→ Work request
Which lines of the data below include the string "same"? Return each of them.

→ Material to process
■ ■ ■

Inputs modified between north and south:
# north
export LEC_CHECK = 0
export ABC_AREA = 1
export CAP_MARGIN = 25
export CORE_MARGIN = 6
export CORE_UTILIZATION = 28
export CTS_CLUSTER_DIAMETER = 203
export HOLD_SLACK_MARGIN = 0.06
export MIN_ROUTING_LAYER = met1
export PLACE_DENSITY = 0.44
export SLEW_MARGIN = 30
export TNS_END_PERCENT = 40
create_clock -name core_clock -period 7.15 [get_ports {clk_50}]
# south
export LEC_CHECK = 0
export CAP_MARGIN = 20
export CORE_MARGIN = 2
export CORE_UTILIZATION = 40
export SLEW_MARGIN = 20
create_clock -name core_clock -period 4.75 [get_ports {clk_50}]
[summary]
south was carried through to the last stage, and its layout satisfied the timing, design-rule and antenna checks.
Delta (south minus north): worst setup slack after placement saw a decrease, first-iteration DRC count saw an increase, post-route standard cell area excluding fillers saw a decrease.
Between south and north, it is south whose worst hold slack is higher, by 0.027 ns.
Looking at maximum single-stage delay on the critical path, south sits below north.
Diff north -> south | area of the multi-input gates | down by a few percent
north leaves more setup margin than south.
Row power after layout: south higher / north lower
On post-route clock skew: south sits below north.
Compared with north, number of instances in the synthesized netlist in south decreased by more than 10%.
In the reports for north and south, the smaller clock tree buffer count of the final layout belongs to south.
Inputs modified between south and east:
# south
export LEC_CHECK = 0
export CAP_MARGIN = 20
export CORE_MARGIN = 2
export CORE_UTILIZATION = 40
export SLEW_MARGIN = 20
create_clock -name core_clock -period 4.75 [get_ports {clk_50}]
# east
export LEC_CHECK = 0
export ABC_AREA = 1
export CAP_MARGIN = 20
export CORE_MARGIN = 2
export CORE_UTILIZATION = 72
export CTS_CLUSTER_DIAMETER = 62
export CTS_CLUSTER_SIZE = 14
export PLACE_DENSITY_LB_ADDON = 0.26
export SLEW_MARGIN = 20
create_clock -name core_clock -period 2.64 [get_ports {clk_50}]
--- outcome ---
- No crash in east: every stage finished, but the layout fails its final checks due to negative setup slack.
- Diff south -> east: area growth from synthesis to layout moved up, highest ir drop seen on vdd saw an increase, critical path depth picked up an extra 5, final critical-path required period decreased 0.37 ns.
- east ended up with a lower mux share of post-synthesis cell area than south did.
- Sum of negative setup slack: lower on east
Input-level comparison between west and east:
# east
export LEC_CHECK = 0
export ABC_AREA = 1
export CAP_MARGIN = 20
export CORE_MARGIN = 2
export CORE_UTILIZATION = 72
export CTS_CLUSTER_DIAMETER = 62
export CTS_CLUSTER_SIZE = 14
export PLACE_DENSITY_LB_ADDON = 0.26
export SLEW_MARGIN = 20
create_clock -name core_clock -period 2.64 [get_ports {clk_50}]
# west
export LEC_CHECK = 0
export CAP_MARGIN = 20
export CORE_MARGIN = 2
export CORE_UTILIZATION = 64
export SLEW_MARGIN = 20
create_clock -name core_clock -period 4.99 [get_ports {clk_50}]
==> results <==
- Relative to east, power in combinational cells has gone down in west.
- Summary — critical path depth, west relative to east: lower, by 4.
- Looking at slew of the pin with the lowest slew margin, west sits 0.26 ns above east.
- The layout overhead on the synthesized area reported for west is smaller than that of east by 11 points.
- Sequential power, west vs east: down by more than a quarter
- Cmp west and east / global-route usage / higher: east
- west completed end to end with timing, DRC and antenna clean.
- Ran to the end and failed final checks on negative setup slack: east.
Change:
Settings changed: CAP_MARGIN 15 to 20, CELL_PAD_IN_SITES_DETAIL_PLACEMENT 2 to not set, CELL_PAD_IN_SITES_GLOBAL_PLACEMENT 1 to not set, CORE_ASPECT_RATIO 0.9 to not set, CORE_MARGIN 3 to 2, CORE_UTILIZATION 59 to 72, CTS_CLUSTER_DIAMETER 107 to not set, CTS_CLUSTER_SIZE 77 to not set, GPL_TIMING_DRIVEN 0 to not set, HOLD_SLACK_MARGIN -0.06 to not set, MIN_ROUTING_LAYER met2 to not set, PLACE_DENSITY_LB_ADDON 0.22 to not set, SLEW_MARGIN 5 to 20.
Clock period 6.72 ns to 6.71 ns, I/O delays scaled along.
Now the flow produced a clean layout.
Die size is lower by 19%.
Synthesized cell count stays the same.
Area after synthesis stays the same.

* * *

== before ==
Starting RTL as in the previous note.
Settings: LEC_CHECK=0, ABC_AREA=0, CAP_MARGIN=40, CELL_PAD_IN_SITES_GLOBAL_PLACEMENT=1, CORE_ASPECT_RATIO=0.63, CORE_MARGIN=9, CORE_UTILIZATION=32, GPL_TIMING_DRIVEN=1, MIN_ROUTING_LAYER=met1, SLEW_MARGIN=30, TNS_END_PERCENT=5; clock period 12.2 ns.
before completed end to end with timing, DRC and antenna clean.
## comm_top
module comm_top(
  input wire sys_clk,
  input wire sys_clk_rst,
  input wire rst,
  input wire bit_in, 
  output wire bit_out, 
  output wire [7:0] data_trans, 
  output wire [7:0] data_recev 
);
Size: roughly 1000 cells after synthesis, roughly 150 flip-flops, about 21 I/O pins.
export LEC_CHECK = 0
export ABC_AREA = 1
export CAP_MARGIN = 20
export CORE_MARGIN = 2
export CORE_UTILIZATION = 72
export CTS_CLUSTER_DIAMETER = 386
export CTS_CLUSTER_SIZE = 18
export PLACE_DENSITY = 0.77
export SETUP_SLACK_MARGIN = -0.14
export SLEW_MARGIN = 20
create_clock -name core_clock -period 2.35 [get_ports {sys_clk}]
run.sh (not shown) runs the stock make flow with config.mk's settings and CLKGATE_MAP_FILE=.
The baseline completed and failed the layout checks on negative setup slack.
Next try:
==> flow/config.mk (replaced) <==
export PLATFORM = sky130hd
export DESIGN_NAME = comm_top
export DESIGN_NICKNAME = comm_top
export VERILOG_FILES = /design/flow/design.v
export SDC_FILE = /design/flow/constraint.sdc
export NUM_CORES = 4
export LEC_CHECK = 0
export CAP_MARGIN = 20
export CORE_MARGIN = 2
export CORE_UTILIZATION = 40
export SLEW_MARGIN = 20
==> flow/constraint.sdc (replaced) <==
create_clock -name core_clock -period 2.51 [get_ports {sys_clk}]
set_input_delay 0.5020 -clock core_clock [delete_from_list [all_inputs] [get_ports {sys_clk}]]
set_output_delay 0.5020 -clock core_clock [all_outputs]
set_load 0.01 [all_outputs]
Effect: The changed run reached the layout checks and failed them: negative setup slack. Clock-buffer cell count is lower by 1. Sequential cell count is unchanged. Cell area is lower by 4.2%. Worst setup slack improved by 110 ps. Clock power is lower by 10%. Global-route usage is lower by 20 points.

■ ■ ■

→ Solution
Synthesized cell count stays the same.
Area after synthesis stays the same.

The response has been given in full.